It looks like the rod is hollow. The problem with interpreting the full solution is that you haven't given the full statement of the problem and defined what the various variables mean.

I think it would.

$s = r \theta$ and the solution uses $ds = r d \theta$. There is no assumption that $\theta$ is constant wtih respect to the $x$ coordinate of end of the radius.

3. Feb 23, 2014

### Staff: Mentor

I don't understand your concern. Θ is s/r by definition, so you can always make that substitution.

4. Feb 23, 2014

### oneplusone

But if you're summing up the whole segment, using tiny bits of dx at a time, how do you just get dx?
I understand $s=r\theta$, but wouldn't $\theta$ get really large eventually and overlap previously summed up segments? Sorry it's very confusing to explain

5. Feb 23, 2014

### Staff: Mentor

I don't see dx anywhere in those equations so I am not sure what you are talking about.

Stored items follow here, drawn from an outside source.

This is an optimization exercise on Yosys and OpenROAD, whose aim is small area, a short achievable clock period and few clock cycles per item, not a production implementation.
In this exercise RTL edits were held to simulation tests only and were not proved equivalent to the original.

==> module aes_key_expand, before the edit <==
module aes_key_expand (
	input  logic [255:0] win,
	input  logic [31:0]  sin,
	input  logic         m128,
	input  logic         m192,
	input  logic         ph1,       
	input  logic         ph2,       
	input  logic         odd,       
	input  logic [7:0]   rcon,
	input  logic         step,      
	input  logic [255:0] kload,
	input  logic [31:0]  sload,
	output logic [255:0] wout,
	output logic [31:0]  sout
);
	logic [31:0] w [0:7];
	logic [31:0] q [0:7];
	logic [7:0] g;
	logic [31:0] sb, sbr, rc, p0, p1, p2, p3, a0, a1, qs;
	logic m256, gs, rot_next;
	always_comb begin
		for (int i = 0; i < 8; i++) w[i] = win[255 - 32*i -: 32];
		m256 = !m128 && !m192;
		sb = aes_pkg::sub_word(sin);
		rc = (m256 && odd) ? 32'h0 : {rcon, 24'h0};
		p0 = w[0] ^ rc;
		p1 = p0 ^ w[1];
		p2 = p1 ^ w[2];
		p3 = p2 ^ w[3];
		a0 = w[0] ^ w[5];
		a1 = a0 ^ w[1];
		if (m128) begin
			q[0] = p0; q[1] = p1; q[2] = p2; q[3] = p3;
			q[4] = p0; q[5] = p1; q[6] = p2; q[7] = p3;
			g = 8'hff;
		end else if (m192) begin
			q[0] = w[4]; q[1] = w[5];
			if (ph1) begin
				q[2] = a0; q[3] = a1; q[4] = w[2] ^ rc; q[5] = w[2] ^ w[3] ^ rc;
				g = 8'b00001100;
			end else if (ph2) begin
				q[2] = a0; q[3] = a1; q[4] = a1 ^ w[2]; q[5] = a1 ^ w[2] ^ w[3];
				g = 8'b00000000;
			end else begin
				q[2] = p0; q[3] = p1; q[4] = p2; q[5] = p3;
				g = 8'b00111100;
			end
			q[6] = p2; q[7] = p3;
		end else begin
			q[0] = w[4]; q[1] = w[5]; q[2] = w[6]; q[3] = w[7];
			q[4] = p0; q[5] = p1; q[6] = p2; q[7] = p3;
			g = 8'b00001111;
		end
		if (!step) begin
			for (int i = 0; i < 8; i++) q[i] = kload[255 - 32*i -: 32];
			g = 8'h00;
		end
		for (int i = 0; i < 8; i++) wout[255 - 32*i -: 32] = q[i] ^ (sb & {32{g[7-i]}});
		if (m192 && !ph1 && !ph2) begin
			qs = w[4] ^ w[5] ^ p3; gs = 1'b1;
		end else if (m192) begin
			qs = a1 ^ w[2] ^ w[3]; gs = 1'b0;
		end else begin
			qs = p3; gs = 1'b1;
		end
		rot_next = !(m256 && !odd);
		if (rot_next) begin
			qs = {qs[23:0], qs[31:24]};
			sbr = {sb[23:0], sb[31:24]};
		end else begin
			sbr = sb;
		end
		if (!step) begin
			qs = sload; gs = 1'b0;
		end
		sout = qs ^ (sbr & {32{gs}});
	end
endmodule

Are you perhaps asking a general question about how integration works by summing up an infinite number of infinitesimal segments?

6. Feb 24, 2014

### oneplusone

Yes, that is what I'm asking. I understand that, but how do you sum up all of the dx segments using s=r*theta? What is the strategy?

7. Feb 24, 2014

### Staff: Mentor

Since s = r θ we can take differences of both sides and get Δs = r Δθ. So, for example, if you would break s up into a finite number of non-overlapping segments and sum them up $\Sigma \; f \; \Delta s$ then that is exactly the same as breaking θ up into the same finite number of segments $\Sigma \; f \; r\Delta \theta$. Then simply change that finite number of segments into an infinite number of segments and you have $\int f \; r \; d\theta$. There is no overlapping in s and therefore no overlapping in θ.